**What you have to do:**
From the records, pick out and copy each line containing "stage".

(Input material Opens)

--- src/rtl/rf_write_scheduler.sv ---
// Register-file write-port scheduler: WB stage vs. multi-cycle unit with a 1-entry skid buffer.
// Optional ID-stage bypass outputs when RFW_BYPASS_EN is defined.
module rf_write_scheduler #(
  parameter int MAX_OUT    = 4,
  parameter int STARVE_LIM = 8
) (
  input  logic        clk,
  input  logic        rst,
  input  logic        wb_we,
  input  logic [4:0]  wb_rd,
  input  logic [31:0] wb_data,
  input  logic        iss_valid,
  input  logic [4:0]  iss_rd,
  output logic        iss_ready,
  input  logic        mc_valid,
  input  logic [4:0]  mc_rd,
  input  logic [31:0] mc_data,
  output logic        mc_ready,
  input  logic [4:0]  id_rs1,
  input  logic [4:0]  id_rs2,
  output logic        id_stall,
`ifdef RFW_BYPASS_EN
  output logic        byp1_hit,
  output logic [31:0] byp1_data,
  output logic        byp2_hit,
  output logic [31:0] byp2_data,
`endif
  output logic        rf_we,
  output logic [4:0]  rf_rd,
  output logic [31:0] rf_wdata
);

  localparam int CW = $clog2(MAX_OUT + 1);
  localparam int SW = $clog2(STARVE_LIM + 1);
  localparam logic [CW-1:0] MAX_CNT    = CW'(MAX_OUT);
  localparam logic [SW-1:0] STARVE_CAP = SW'(STARVE_LIM);

  typedef enum logic {BUF_EMPTY = 1'b0, BUF_FULL = 1'b1} buf_state_t;

  buf_state_t     buf_state_r;
  logic [4:0]     buf_rd_r;
  logic [31:0]    buf_data_r;
  logic [31:0]    busy_r;
  logic [CW-1:0]  out_cnt_r;
  logic [SW-1:0]  starve_cnt_r;

  logic           wb_go_s;
  logic           drain_s;
  logic           issue_s;
  logic           starve_s;
  logic           raw1_s;
  logic           raw2_s;
  logic [31:0]    busy_clr_s;
  logic [31:0]    busy_set_s;
  logic [31:0]    busy_nx_s;

  // Arbitration and handshake decode from registered state
  always_comb begin
    wb_go_s   = wb_we && (wb_rd != 5'd0);
    drain_s   = (buf_state_r == BUF_FULL) && !wb_go_s;
    mc_ready  = (buf_state_r == BUF_EMPTY);
    iss_ready = !busy_r[iss_rd] && (out_cnt_r < MAX_CNT);
    issue_s   = iss_valid && iss_ready;
    starve_s  = (starve_cnt_r >= STARVE_CAP);
  end

  // RAW hazard detection; with bypass, a register being written in rf_* is forwarded instead
  always_comb begin
    raw1_s = (id_rs1 != 5'd0) && busy_r[id_rs1];
    raw2_s = (id_rs2 != 5'd0) && busy_r[id_rs2];
`ifdef RFW_BYPASS_EN
    raw1_s = raw1_s && !(rf_we && (rf_rd == id_rs1));
    raw2_s = raw2_s && !(rf_we && (rf_rd == id_rs2));
    byp1_hit  = rf_we && (rf_rd != 5'd0) && (rf_rd == id_rs1);
    byp2_hit  = rf_we && (rf_rd != 5'd0) && (rf_rd == id_rs2);
    byp1_data = rf_wdata;
    byp2_data = rf_wdata;
`endif
    id_stall = raw1_s | raw2_s | starve_s;
  end

  // Next busy vector: drain clears its bit, accepted issue sets its bit, x0 is never busy
  always_comb begin
    busy_clr_s = drain_s ? (32'd1 << buf_rd_r) : 32'd0;
    busy_set_s = issue_s ? (32'd1 << iss_rd) : 32'd0;
    busy_nx_s  = ((busy_r & ~busy_clr_s) | busy_set_s) & ~32'd1;
  end

  // Skid buffer FSM with starvation counter
  always_ff @(posedge clk or posedge rst) begin
    if (rst) begin
      buf_state_r  <= BUF_EMPTY;
      buf_rd_r     <= 5'd0;
      buf_data_r   <= 32'd0;
      starve_cnt_r <= '0;
    end else begin
      case (buf_state_r)
        BUF_EMPTY: begin
          starve_cnt_r <= '0;
          if (mc_valid) begin
            buf_state_r <= BUF_FULL;
            buf_rd_r    <= mc_rd;
            buf_data_r  <= mc_data;
          end
        end
        BUF_FULL: begin
          if (drain_s) begin
            buf_state_r  <= BUF_EMPTY;
            starve_cnt_r <= '0;
          end else if (starve_cnt_r < STARVE_CAP) begin
            starve_cnt_r <= starve_cnt_r + SW'(1);
          end
        end
        default: begin
          buf_state_r  <= BUF_EMPTY;
          starve_cnt_r <= '0;
        end
      endcase
    end
  end

  // Busy scoreboard and outstanding-op counter
  always_ff @(posedge clk or posedge rst) begin
    if (rst) begin
      busy_r    <= 32'd0;
      out_cnt_r <= '0;
    end else begin
      busy_r <= busy_nx_s;
      case ({issue_s, drain_s})
        2'b10: if (out_cnt_r < MAX_CNT) out_cnt_r <= out_cnt_r + CW'(1);
        2'b01: if (out_cnt_r != '0) out_cnt_r <= out_cnt_r - CW'(1);
        default: out_cnt_r <= out_cnt_r;
      endcase
    end
  end

  // Register-file write port: WB first, then buffer; an x0 drain leaves rf_we low
  always_ff @(posedge clk or posedge rst) begin
    if (rst) begin
      rf_we    <= 1'b0;
      rf_rd    <= 5'd0;
      rf_wdata <= 32'd0;
    end else if (wb_go_s) begin
      rf_we    <= 1'b1;
      rf_rd    <= wb_rd;
      rf_wdata <= wb_data;
    end else if (drain_s && (buf_rd_r != 5'd0)) begin
      rf_we    <= 1'b1;
      rf_rd    <= buf_rd_r;
      rf_wdata <= buf_data_r;
    end else begin
      rf_we    <= 1'b0;
    end
  end

endmodule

(Input material Closes)

**Result for this exercise:**
// Register-file write-port scheduler: WB stage vs. multi-cycle unit with a 1-entry skid buffer.
// Optional ID-stage bypass outputs when RFW_BYPASS_EN is defined.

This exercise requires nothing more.